The present is a crack in the cosmic egg. Without past and future, now being all the time there is, my presence is called to be, replacing my identities. ‘I’ enter. Can I can enter the present so fully that I no longer have a fixed address? This is what zikr is. This transition is made possible by several factors. First, it is most helpful to have a special space that is removed from my ordinary life, a chamber oriented by repeated use to have access to another country. These spaces are in part made by our efforts but it is also true that they are first found to exist because they are aligned to factors outside of the ordinary world.
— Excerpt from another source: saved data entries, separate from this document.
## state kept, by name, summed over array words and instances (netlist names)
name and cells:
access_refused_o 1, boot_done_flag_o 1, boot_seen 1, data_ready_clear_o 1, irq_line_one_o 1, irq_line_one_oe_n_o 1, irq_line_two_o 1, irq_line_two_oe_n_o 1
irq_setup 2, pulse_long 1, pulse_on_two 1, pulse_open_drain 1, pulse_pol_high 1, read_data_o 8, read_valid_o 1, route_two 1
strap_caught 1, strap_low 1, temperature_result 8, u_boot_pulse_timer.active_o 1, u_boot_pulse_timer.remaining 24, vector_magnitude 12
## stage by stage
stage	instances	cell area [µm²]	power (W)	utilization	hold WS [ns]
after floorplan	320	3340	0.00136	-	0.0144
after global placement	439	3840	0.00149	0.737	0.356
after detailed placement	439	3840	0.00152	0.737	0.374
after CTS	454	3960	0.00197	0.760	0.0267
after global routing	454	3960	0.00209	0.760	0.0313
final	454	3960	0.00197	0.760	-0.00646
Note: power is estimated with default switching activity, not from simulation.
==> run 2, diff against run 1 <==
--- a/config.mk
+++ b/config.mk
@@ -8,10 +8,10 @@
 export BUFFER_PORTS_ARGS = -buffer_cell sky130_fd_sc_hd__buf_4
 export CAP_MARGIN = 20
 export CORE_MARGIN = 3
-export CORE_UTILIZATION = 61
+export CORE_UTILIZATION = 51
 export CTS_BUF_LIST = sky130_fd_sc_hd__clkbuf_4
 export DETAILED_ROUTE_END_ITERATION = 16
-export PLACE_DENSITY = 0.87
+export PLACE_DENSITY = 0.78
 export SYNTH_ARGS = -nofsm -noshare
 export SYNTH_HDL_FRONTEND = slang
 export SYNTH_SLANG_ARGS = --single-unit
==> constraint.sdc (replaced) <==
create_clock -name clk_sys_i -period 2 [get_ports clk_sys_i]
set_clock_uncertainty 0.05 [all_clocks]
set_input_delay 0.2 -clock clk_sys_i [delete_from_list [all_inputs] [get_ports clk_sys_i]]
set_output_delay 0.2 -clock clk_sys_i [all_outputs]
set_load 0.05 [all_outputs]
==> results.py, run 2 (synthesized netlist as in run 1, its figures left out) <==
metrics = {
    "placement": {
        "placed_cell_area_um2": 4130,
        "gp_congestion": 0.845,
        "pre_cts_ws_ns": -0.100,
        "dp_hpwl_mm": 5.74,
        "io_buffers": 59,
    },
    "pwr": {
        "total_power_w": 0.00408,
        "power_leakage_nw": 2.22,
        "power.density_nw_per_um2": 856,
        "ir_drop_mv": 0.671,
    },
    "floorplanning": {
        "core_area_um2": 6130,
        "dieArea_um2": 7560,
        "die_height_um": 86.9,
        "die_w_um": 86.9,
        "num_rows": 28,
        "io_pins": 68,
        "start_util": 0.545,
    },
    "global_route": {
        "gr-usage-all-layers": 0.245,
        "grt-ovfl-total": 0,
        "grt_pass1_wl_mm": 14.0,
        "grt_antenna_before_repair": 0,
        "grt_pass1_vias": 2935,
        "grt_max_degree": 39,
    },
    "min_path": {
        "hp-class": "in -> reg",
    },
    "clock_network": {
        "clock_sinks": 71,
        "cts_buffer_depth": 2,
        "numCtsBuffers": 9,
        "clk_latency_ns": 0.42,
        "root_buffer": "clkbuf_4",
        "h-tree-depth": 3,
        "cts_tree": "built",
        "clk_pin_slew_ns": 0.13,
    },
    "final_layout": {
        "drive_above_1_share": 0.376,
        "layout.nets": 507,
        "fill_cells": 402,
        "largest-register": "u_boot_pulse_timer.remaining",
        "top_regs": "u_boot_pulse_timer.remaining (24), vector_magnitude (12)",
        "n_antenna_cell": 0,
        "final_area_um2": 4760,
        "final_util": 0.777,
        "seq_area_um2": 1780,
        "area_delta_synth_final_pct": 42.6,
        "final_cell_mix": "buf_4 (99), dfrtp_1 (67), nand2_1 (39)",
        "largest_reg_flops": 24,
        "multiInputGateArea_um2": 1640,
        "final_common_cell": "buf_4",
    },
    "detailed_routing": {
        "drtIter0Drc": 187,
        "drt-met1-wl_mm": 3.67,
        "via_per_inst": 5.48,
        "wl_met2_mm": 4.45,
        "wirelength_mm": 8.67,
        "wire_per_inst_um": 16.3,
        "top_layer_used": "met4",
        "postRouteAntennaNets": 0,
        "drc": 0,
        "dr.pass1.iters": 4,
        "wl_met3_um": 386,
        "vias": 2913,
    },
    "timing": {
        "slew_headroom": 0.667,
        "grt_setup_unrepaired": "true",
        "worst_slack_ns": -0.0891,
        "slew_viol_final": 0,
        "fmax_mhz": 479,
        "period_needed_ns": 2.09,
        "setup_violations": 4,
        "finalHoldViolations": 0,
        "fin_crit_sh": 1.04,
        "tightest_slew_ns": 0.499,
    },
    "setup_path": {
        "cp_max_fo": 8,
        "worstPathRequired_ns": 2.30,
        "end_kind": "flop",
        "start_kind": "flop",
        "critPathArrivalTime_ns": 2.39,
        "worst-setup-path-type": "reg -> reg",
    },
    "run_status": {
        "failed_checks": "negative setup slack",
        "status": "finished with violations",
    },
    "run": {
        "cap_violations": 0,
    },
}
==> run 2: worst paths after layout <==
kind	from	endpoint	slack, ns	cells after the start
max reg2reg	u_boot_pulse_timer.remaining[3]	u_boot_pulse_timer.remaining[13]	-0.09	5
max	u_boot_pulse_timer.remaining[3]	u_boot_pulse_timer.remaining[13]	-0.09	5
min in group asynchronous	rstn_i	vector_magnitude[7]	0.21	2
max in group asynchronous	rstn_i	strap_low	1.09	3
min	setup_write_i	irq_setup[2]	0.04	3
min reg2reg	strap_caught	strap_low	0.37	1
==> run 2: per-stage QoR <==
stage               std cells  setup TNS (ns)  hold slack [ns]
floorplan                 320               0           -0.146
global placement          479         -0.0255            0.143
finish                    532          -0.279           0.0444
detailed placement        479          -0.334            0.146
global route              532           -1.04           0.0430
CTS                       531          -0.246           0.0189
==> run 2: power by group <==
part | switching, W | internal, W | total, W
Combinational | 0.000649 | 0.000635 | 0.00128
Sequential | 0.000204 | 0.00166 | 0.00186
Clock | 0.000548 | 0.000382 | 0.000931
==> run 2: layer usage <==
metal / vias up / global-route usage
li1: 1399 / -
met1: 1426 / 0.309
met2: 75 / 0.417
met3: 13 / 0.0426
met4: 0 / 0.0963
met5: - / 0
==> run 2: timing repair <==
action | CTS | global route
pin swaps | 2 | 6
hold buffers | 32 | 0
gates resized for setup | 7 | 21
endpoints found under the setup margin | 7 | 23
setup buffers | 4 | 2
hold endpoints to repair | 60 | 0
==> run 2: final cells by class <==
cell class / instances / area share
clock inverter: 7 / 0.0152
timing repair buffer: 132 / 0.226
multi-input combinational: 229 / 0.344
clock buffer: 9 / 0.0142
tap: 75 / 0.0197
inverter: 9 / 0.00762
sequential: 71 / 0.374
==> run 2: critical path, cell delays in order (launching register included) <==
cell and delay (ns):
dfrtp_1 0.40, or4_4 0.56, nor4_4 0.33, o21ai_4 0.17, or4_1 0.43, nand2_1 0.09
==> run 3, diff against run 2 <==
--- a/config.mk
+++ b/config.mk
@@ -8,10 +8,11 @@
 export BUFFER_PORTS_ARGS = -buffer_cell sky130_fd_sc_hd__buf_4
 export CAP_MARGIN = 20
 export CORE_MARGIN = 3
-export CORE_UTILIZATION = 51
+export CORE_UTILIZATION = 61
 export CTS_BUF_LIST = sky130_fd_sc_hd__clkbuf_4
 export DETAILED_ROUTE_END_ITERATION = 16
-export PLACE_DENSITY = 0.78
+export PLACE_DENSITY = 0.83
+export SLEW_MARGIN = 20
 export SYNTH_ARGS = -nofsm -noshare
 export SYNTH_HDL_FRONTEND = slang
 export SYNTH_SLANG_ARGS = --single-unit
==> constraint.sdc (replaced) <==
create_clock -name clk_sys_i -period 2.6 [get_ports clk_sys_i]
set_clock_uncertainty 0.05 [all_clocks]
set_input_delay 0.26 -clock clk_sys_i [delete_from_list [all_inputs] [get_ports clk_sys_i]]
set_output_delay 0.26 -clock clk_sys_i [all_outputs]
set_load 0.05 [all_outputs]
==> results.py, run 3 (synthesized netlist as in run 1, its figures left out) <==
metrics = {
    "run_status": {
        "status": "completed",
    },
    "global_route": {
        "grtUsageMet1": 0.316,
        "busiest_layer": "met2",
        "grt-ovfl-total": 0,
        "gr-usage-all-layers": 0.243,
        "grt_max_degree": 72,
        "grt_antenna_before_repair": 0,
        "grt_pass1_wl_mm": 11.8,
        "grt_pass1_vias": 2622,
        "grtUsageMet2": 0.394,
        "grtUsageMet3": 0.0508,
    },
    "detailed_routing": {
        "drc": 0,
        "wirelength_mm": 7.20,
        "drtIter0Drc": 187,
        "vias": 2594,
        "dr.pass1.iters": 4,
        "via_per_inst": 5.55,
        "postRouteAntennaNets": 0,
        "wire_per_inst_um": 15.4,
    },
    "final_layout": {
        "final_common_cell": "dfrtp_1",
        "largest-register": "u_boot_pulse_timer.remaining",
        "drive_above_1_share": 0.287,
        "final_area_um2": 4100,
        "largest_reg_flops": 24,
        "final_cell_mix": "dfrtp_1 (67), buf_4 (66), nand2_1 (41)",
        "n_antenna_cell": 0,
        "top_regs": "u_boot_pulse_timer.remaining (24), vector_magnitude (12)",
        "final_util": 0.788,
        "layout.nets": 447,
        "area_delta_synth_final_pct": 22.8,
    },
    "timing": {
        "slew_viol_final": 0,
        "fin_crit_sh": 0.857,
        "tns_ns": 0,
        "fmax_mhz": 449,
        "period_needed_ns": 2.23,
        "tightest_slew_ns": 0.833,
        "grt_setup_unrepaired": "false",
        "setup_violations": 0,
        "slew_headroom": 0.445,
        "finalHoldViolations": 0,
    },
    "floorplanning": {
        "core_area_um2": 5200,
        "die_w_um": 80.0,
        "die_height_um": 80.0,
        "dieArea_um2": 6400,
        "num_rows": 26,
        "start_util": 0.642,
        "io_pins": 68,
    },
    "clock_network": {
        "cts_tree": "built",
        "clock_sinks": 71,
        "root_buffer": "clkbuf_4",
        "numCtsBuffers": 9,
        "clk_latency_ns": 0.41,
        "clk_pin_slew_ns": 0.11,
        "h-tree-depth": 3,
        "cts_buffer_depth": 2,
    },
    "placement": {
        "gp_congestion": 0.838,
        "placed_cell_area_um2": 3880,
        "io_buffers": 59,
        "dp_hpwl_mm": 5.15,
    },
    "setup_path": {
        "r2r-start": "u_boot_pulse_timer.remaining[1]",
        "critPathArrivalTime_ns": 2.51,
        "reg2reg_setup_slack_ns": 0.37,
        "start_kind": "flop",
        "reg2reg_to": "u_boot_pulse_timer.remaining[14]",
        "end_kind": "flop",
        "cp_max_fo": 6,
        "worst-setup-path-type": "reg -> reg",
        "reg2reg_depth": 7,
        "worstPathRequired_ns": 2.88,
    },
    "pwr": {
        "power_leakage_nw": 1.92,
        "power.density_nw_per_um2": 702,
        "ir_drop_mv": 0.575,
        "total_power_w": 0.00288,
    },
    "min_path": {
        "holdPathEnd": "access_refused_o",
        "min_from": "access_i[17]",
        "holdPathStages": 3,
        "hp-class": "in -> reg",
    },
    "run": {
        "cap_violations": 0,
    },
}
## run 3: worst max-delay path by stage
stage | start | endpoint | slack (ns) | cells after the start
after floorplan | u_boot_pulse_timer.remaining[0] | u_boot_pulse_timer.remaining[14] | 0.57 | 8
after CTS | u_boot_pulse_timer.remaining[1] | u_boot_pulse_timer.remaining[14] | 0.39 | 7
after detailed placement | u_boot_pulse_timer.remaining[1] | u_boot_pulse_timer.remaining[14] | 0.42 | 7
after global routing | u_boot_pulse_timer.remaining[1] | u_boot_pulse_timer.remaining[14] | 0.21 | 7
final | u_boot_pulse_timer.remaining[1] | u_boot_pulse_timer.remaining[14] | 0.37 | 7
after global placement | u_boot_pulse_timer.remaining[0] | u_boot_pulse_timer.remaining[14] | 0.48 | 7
Second, it is most useful to have the collected attention of a number of participants. This creates an attractive consort for the forces that can assist the zikr and attract them.
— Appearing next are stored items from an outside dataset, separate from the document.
**src/pps_regs.svh**
```systemverilog
// Register addresses, field positions and counts of the PWM sequencer.
// Assumes inclusion by bare name from every design file that needs them.
`ifndef PPS_REGS_SVH
`define PPS_REGS_SVH

// ----------------------------------------------------------------------
// Register map
// ----------------------------------------------------------------------
`define PPS_ADDR_CS 8'h30
`define PPS_ADDR_IC0 8'h38
`define PPS_NUM_CH 3
`define PPS_CS_RESET 8'h00
`define PPS_CS_WR_MASK 8'hC7
`define PPS_CS_EXT_EN 6
`define PPS_CS_EXT_DIR 7

// ----------------------------------------------------------------------
// Instruction fields
// ----------------------------------------------------------------------
`define PPS_OP 15:13
`define PPS_OP_MSB 15
`define PPS_OP_BRANCH 3'h5
`define PPS_OP_END 3'h6
`define PPS_OP_TRIGGER_OP 3'h7
`define PPS_RAMP_PRESC 14
`define PPS_RAMP_STEP 13:8
`define PPS_RAMP_SIGN 7
`define PPS_RAMP_INC 6:0
`define PPS_LOAD_SEL 14
`define PPS_LOAD_VAL 7:0
`define PPS_BR_LOOP 12:7
`define PPS_BR_REL 6
`define PPS_BR_STEP 5:0
`define PPS_TRG_WAIT 9:7
`define PPS_TRG_WEXT 12
`define PPS_TRG_SEND 3:1
`define PPS_TRG_SEXT 6

// ----------------------------------------------------------------------
// Time base and store
// ----------------------------------------------------------------------
`define PPS_DIV16_MASK 9'h00F
`define PPS_DIV512_MASK 9'h1FF
`define PPS_PWM_MAX 8'hFF
`define PPS_PC_START 6'h00
`define PPS_STORE_WORDS 64

`endif

```
**src/pps_pkg.sv**
```systemverilog
// Types shared by the PWM sequencer files.
// Assumes constants come from pps_regs.svh.
package pps_pkg;

  typedef enum logic [2:0] {
    PPS_ST_RESET = 3'b000,
    PPS_ST_FETCH = 3'b001,
    PPS_ST_EXEC = 3'b010,
    PPS_ST_RAMP = 3'b011,
    PPS_ST_WAIT = 3'b100
  } pps_state_e;

  typedef struct packed {
    pps_state_e state;
    logic [5:0] pc;
    logic [7:0] pwm;
    logic [6:0] steps;
    logic [5:0] tmr;
    logic [5:0] loops;
    logic loop_run;
  } pps_chan_s;

  typedef struct packed {
    logic [2:0] send;
    logic [2:0] consume;
    logic ext_consume;
    logic ext_send;
    logic done;
    logic invalid;
  } pps_evt_s;

endpackage : pps_pkg

```
**src/pps_top.sv**
```systemverilog
// Three-channel programmable PWM sequencer with its register port.
// Assumes a register port already decoded from the serial bus, one
// byte per strobe, and a 32 kHz time base arriving from a pin.
`timescale 1ns/10ps
`include "pps_regs.svh"

module pps_top (
  input wire logic core_clk_i,
  input wire logic rst_n_i,
  input wire logic clk32k_i,
  input wire logic [7:0] reg_addr_i,
  input wire logic reg_wr_i,
  input wire logic reg_rd_i,
  input wire logic [7:0] reg_wdata_i,
  output logic [7:0] reg_rdata_o,
  input wire logic trigger_op_pin_i,
  output logic trigger_op_pin_o,
  output logic trigger_op_pin_oe_o,
  output logic [2:0] pwm_o,
  output logic [2:0] pwm_irq_o
);

  // --------------------------------------------------------------------
  // Shared state
  // --------------------------------------------------------------------
  logic [1:0] sync32_q, sync32_d;
  logic [1:0] trigger_op_sync_q, trigger_op_sync_d;
  logic c32_prev_q, c32_prev_d;
  logic [8:0] pre_q, pre_d;
  logic [7:0] pwm_cnt_q, pwm_cnt_d;
  logic [7:0] ctrl_q, ctrl_d;
  logic [2:0] inval_q, inval_d;
  logic [7:0] rdata_q, rdata_d;
  logic [6:0] hptr_q [3], hptr_d [3];
  logic [7:0] msb_q [3], msb_d [3];
  logic [2:0] pend_q [3], pend_d [3];
  logic [2:0] ext_pend_q, ext_pend_d;
  logic ext_hold_q, ext_hold_d;
  logic [2:0] pwm_out_q, pwm_out_d;
  logic [2:0] irq_q, irq_d;

  logic tick32, tick16, tick512;
  logic cs_wr;
  logic [2:0] port_sel;
  logic [2:0] store_we;
  logic [5:0] store_addr [3];
  logic [15:0] store_wdata [3];
  logic [15:0] store_rd [3];
  pps_pkg::pps_chan_s ch_q [3], ch_d [3];
  pps_pkg::pps_evt_s evt [3];

  assign tick32 = sync32_q[1] & ~c32_prev_q;
  assign tick16 = tick32 && ((pre_q & `PPS_DIV16_MASK) == `PPS_DIV16_MASK);
  assign tick512 = tick32 && (pre_q == `PPS_DIV512_MASK);
  assign cs_wr = reg_wr_i && (reg_addr_i == `PPS_ADDR_CS);

  assign reg_rdata_o = rdata_q;
  assign trigger_op_pin_o = ~ext_hold_q;
  assign trigger_op_pin_oe_o = ctrl_q[`PPS_CS_EXT_EN] & ctrl_q[`PPS_CS_EXT_DIR];
  assign pwm_o = pwm_out_q;
  assign pwm_irq_o = irq_q;

  // --------------------------------------------------------------------
  // Shared next-state logic
  // --------------------------------------------------------------------
  always_comb begin
    logic ext_in_en;
    ext_in_en = ctrl_q[`PPS_CS_EXT_EN] & ~ctrl_q[`PPS_CS_EXT_DIR];
    // Only the second stage of each synchroniser is looked at
    sync32_d = {sync32_q[0], clk32k_i};
    trigger_op_sync_d = {trigger_op_sync_q[0], trigger_op_pin_i};
    c32_prev_d = sync32_q[1];
    pre_d = tick32 ? pre_q + 9'h001 : pre_q;
    pwm_cnt_d = pwm_cnt_q + 8'h01;
    ctrl_d = cs_wr ? (reg_wdata_i & `PPS_CS_WR_MASK) : ctrl_q;
    inval_d = inval_q;
    rdata_d = rdata_q;
    ext_pend_d = ext_pend_q;
    ext_hold_d = tick32 ? 1'b0 : ext_hold_q;
    for (int c = 0; c < `PPS_NUM_CH; c++) begin
      port_sel[c] = (reg_addr_i == (`PPS_ADDR_IC0 + 8'(c)));
      // Channel stop by hardware overrides a host write in the same cycle
      if (evt[c].done || evt[c].invalid) begin
        ctrl_d[c] = 1'b0;
      end
      if (cs_wr && reg_wdata_i[c]) begin
        inval_d[c] = 1'b0;
      end
      if (evt[c].invalid) begin
        inval_d[c] = 1'b1;
      end
      hptr_d[c] = hptr_q[c];
      msb_d[c] = msb_q[c];
      store_we[c] = 1'b0;
      if (cs_wr && reg_wdata_i[c] && !ctrl_q[c]) begin
        hptr_d[c] = 7'h00;
      end else if ((reg_wr_i || reg_rd_i) && port_sel[c] && !ctrl_q[c]) begin
        hptr_d[c] = hptr_q[c] + 7'h01;
        if (reg_wr_i && !hptr_q[c][0]) begin
          msb_d[c] = reg_wdata_i;
        end
        store_we[c] = reg_wr_i && hptr_q[c][0];
      end
      store_addr[c] = ctrl_q[c] ? ch_q[c].pc : hptr_q[c][6:1];
      store_wdata[c] = {msb_q[c], reg_wdata_i};
      pend_d[c] = pend_q[c] & ~evt[c].consume;
      for (int s = 0; s < `PPS_NUM_CH; s++) begin
        if (evt[s].send[c]) begin
          pend_d[c][s] = 1'b1;
        end
      end
      if (!ctrl_q[c]) begin
        pend_d[c] = 3'h0;
      end
      if (evt[c].ext_consume || !ctrl_q[c]) begin
        ext_pend_d[c] = 1'b0;
      end
      if (ext_in_en && trigger_op_sync_q[1] && ctrl_q[c]) begin
        ext_pend_d[c] = 1'b1;
      end
      if (evt[c].ext_send && trigger_op_pin_oe_o) begin
        ext_hold_d = 1'b1;
      end
      pwm_out_d[c] = ctrl_q[c] && (pwm_cnt_q < ch_q[c].pwm);
      irq_d[c] = evt[c].done;
    end
    if (reg_rd_i) begin
      rdata_d = 8'h00;
      if (reg_addr_i == `PPS_ADDR_CS) begin
        rdata_d = {ctrl_q[7:6], inval_q, ctrl_q[2:0]};
      end
      for (int c = 0; c < `PPS_NUM_CH; c++) begin
        if (port_sel[c] && !ctrl_q[c]) begin
          rdata_d = hptr_q[c][0] ? store_rd[c][7:0] : store_rd[c][15:8];
        end
      end
    end
  end

  always_ff @(posedge core_clk_i or negedge rst_n_i) begin
    if (!rst_n_i) begin
      sync32_q <= 2'h0;
      trigger_op_sync_q <= 2'h0;
      c32_prev_q <= 1'b0;
      pre_q <= 9'h000;
      pwm_cnt_q <= 8'h00;
      ctrl_q <= `PPS_CS_RESET;
      inval_q <= 3'h0;
      rdata_q <= 8'h00;
      for (int c = 0; c < `PPS_NUM_CH; c++) begin
        hptr_q[c] <= 7'h00;
        msb_q[c] <= 8'h00;
        pend_q[c] <= 3'h0;
      end
      ext_pend_q <= 3'h0;
      ext_hold_q <= 1'b0;
      pwm_out_q <= 3'h0;
      irq_q <= 3'h0;
    end else begin
      sync32_q <= sync32_d;
      trigger_op_sync_q <= trigger_op_sync_d;
      c32_prev_q <= c32_prev_d;
      pre_q <= pre_d;
      pwm_cnt_q <= pwm_cnt_d;
      ctrl_q <= ctrl_d;
      inval_q <= inval_d;
      rdata_q <= rdata_d;
      for (int c = 0; c < `PPS_NUM_CH; c++) begin
        hptr_q[c] <= hptr_d[c];
        msb_q[c] <= msb_d[c];
        pend_q[c] <= pend_d[c];
      end
      ext_pend_q <= ext_pend_d;
      ext_hold_q <= ext_hold_d;
      pwm_out_q <= pwm_out_d;
      irq_q <= irq_d;
    end
  end

  // --------------------------------------------------------------------
  // Per-channel sequencer
  // --------------------------------------------------------------------
  for (genvar g = 0; g < `PPS_NUM_CH; g++) begin : g_ch
    pps_store u_store (
      .core_clk_i(core_clk_i),
      .rst_n_i(rst_n_i),
      .addr_i(store_addr[g]),
      .we_i(store_we[g]),
      .wdata_i(store_wdata[g]),
      .rdata_o(store_rd[g])
    );
    always_comb begin
      logic [15:0] ins;
      logic tick;
      logic ready;
      logic [5:0] target;
      ins = store_rd[g];
      ch_d[g] = ch_q[g];
      evt[g] = '0;
      tick = ins[`PPS_RAMP_PRESC] ? tick512 : tick16;
      target = ins[`PPS_BR_REL] ? ch_q[g].pc + ins[`PPS_BR_STEP] :
               ins[`PPS_BR_STEP];
      // Wait on external input only counts when the pin is an input
      ready = ((ins[`PPS_TRG_WAIT] & ~pend_q[g]) == 3'h0) &&
              (!ins[`PPS_TRG_WEXT] || ext_pend_q[g] ||
               !(ctrl_q[`PPS_CS_EXT_EN] &&
               !ctrl_q[`PPS_CS_EXT_DIR]));
      case (ch_q[g].state)
        pps_pkg::PPS_ST_RESET: begin
          ch_d[g].pc = `PPS_PC_START;
          ch_d[g].loop_run = 1'b0;
          if (ctrl_q[g]) begin
            ch_d[g].state = pps_pkg::PPS_ST_FETCH;
          end
        end
        pps_pkg::PPS_ST_FETCH: begin
          ch_d[g].state = pps_pkg::PPS_ST_EXEC;
        end
        pps_pkg::PPS_ST_EXEC: begin
          ch_d[g].state = pps_pkg::PPS_ST_FETCH;
          ch_d[g].pc = ch_q[g].pc + 6'h01;
          if (!ins[`PPS_OP_MSB]) begin
            if (ins[`PPS_RAMP_STEP] != 6'h00) begin
              ch_d[g].steps = ins[`PPS_RAMP_INC];
              ch_d[g].tmr = 6'h00;
              if (ins[`PPS_RAMP_INC] != 7'h00) begin
                ch_d[g].pc = ch_q[g].pc;
                ch_d[g].state = pps_pkg::PPS_ST_RAMP;
              end
            end else if (ins[`PPS_LOAD_SEL]) begin
              ch_d[g].pwm = ins[`PPS_LOAD_VAL];
            end else begin
              ch_d[g].pc = `PPS_PC_START;
            end
          end else begin
            case (ins[`PPS_OP])
              `PPS_OP_BRANCH: begin
                if (ins[`PPS_BR_LOOP] == 6'h00) begin
                  ch_d[g].pc = target;
                end else if (!ch_q[g].loop_run) begin
                  ch_d[g].loops = ins[`PPS_BR_LOOP] - 6'h01;
                  ch_d[g].loop_run = 1'b1;
                  ch_d[g].pc = target;
                end else if (ch_q[g].loops != 6'h00) begin
                  ch_d[g].loops = ch_q[g].loops - 6'h01;
                  ch_d[g].pc = target;
                end else begin
                  ch_d[g].loop_run = 1'b0;
                end
              end
              `PPS_OP_END: begin
                evt[g].done = 1'b1;
                ch_d[g].state = pps_pkg::PPS_ST_RESET;
              end
              `PPS_OP_TRIGGER_OP: begin
                ch_d[g].pc = ch_q[g].pc;
                ch_d[g].state = pps_pkg::PPS_ST_WAIT;
              end
              default: begin
                evt[g].invalid = 1'b1;
                ch_d[g].state = pps_pkg::PPS_ST_RESET;
              end
            endcase
          end
        end
        pps_pkg::PPS_ST_RAMP: begin
          if (tick) begin
            ch_d[g].tmr = ch_q[g].tmr + 6'h01;
            if (ch_q[g].tmr + 6'h01 == ins[`PPS_RAMP_STEP]) begin
              ch_d[g].tmr = 6'h00;
              ch_d[g].steps = ch_q[g].steps - 7'h01;
              // Saturate rather than wrap, avoids a visible flash
              if (!ins[`PPS_RAMP_SIGN] && ch_q[g].pwm != `PPS_PWM_MAX) begin
                ch_d[g].pwm = ch_q[g].pwm + 8'h01;
              end else if (ins[`PPS_RAMP_SIGN] && ch_q[g].pwm != 8'h00) begin
                ch_d[g].pwm = ch_q[g].pwm - 8'h01;
              end
              if (ch_q[g].steps == 7'h01) begin
                ch_d[g].pc = ch_q[g].pc + 6'h01;
                ch_d[g].state = pps_pkg::PPS_ST_FETCH;
              end
            end
          end
        end
        pps_pkg::PPS_ST_WAIT: begin
          if (ready) begin
            evt[g].consume = ins[`PPS_TRG_WAIT];
            evt[g].ext_consume = ins[`PPS_TRG_WEXT];
            evt[g].send = ins[`PPS_TRG_SEND];
            evt[g].ext_send = ins[`PPS_TRG_SEXT];
            ch_d[g].pc = ch_q[g].pc + 6'h01;
            ch_d[g].state = pps_pkg::PPS_ST_FETCH;
          end
        end
        default: begin
          ch_d[g].state = pps_pkg::PPS_ST_RESET;
        end
      endcase
      if (!ctrl_q[g]) begin
        ch_d[g] = '0;
        evt[g] = '0;
      end
    end

    always_ff @(posedge core_clk_i or negedge rst_n_i) begin
      if (!rst_n_i) begin
        ch_q[g] <= '0;
      end else begin
        ch_q[g] <= ch_d[g];
      end
    end
  end

endmodule : pps_top

```
**src/pps_store.sv**
```systemverilog
// Program store of one channel: 64 words of 16 bits.
// Assumes one writer and one reader on core_clk_i; read data registered.
`timescale 1ns/10ps
`include "pps_regs.svh"

module pps_store (
  input wire logic core_clk_i,
  input wire logic rst_n_i,
  input wire logic [5:0] addr_i,
  input wire logic we_i,
  input wire logic [15:0] wdata_i,
  output logic [15:0] rdata_o
);

  logic [15:0] mem_q [`PPS_STORE_WORDS];

  // Cleared by reset: an unloaded word reads zero and acts as go-to-start
  always_ff @(posedge core_clk_i or negedge rst_n_i) begin
    if (!rst_n_i) begin
      for (int i = 0; i < `PPS_STORE_WORDS; i++) begin
        mem_q[i] <= 16'h0000;
      end
      rdata_o <= 16'h0000;
    end else begin
      if (we_i) begin
        mem_q[addr_i] <= wdata_i;
      end
      rdata_o <= mem_q[addr_i];
    end
  end

endmodule : pps_store

```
Third, I must be willing to surrender myself and cease to be the center, the active agent.
Finally, I must ask for the transition. This is invocation which is, along with attention, a great and inexplicable mystery.
These factors attract help of another kind. I am drawn into contact with another reality.
Last night, entering the zikr chamber, sitting together, watching the breath, a subtle presence entered.
It is sometimes possible to re-cognize the nature of a guest, to know it as one knows something of oneself. I cannot re-cognize a stranger, only someone known to me.
The one who has entered is the Friend. Who is the Friend? The Friend is that one who is more me than I am. A friend is remembered. This Friend is remembered. His signature is always there in me even though I constantly forget.
Can I open myself to my Friend without reservation, allowing Him to search every corner of myself, to see every bit of deceit and arrogance? This exposure is a whole sensing of who I am without Him. It is a great relief to admit this search, to allow my secrets to be seen. It brings us closer.
Zikr is in the heart tonight. It aches with pleasure.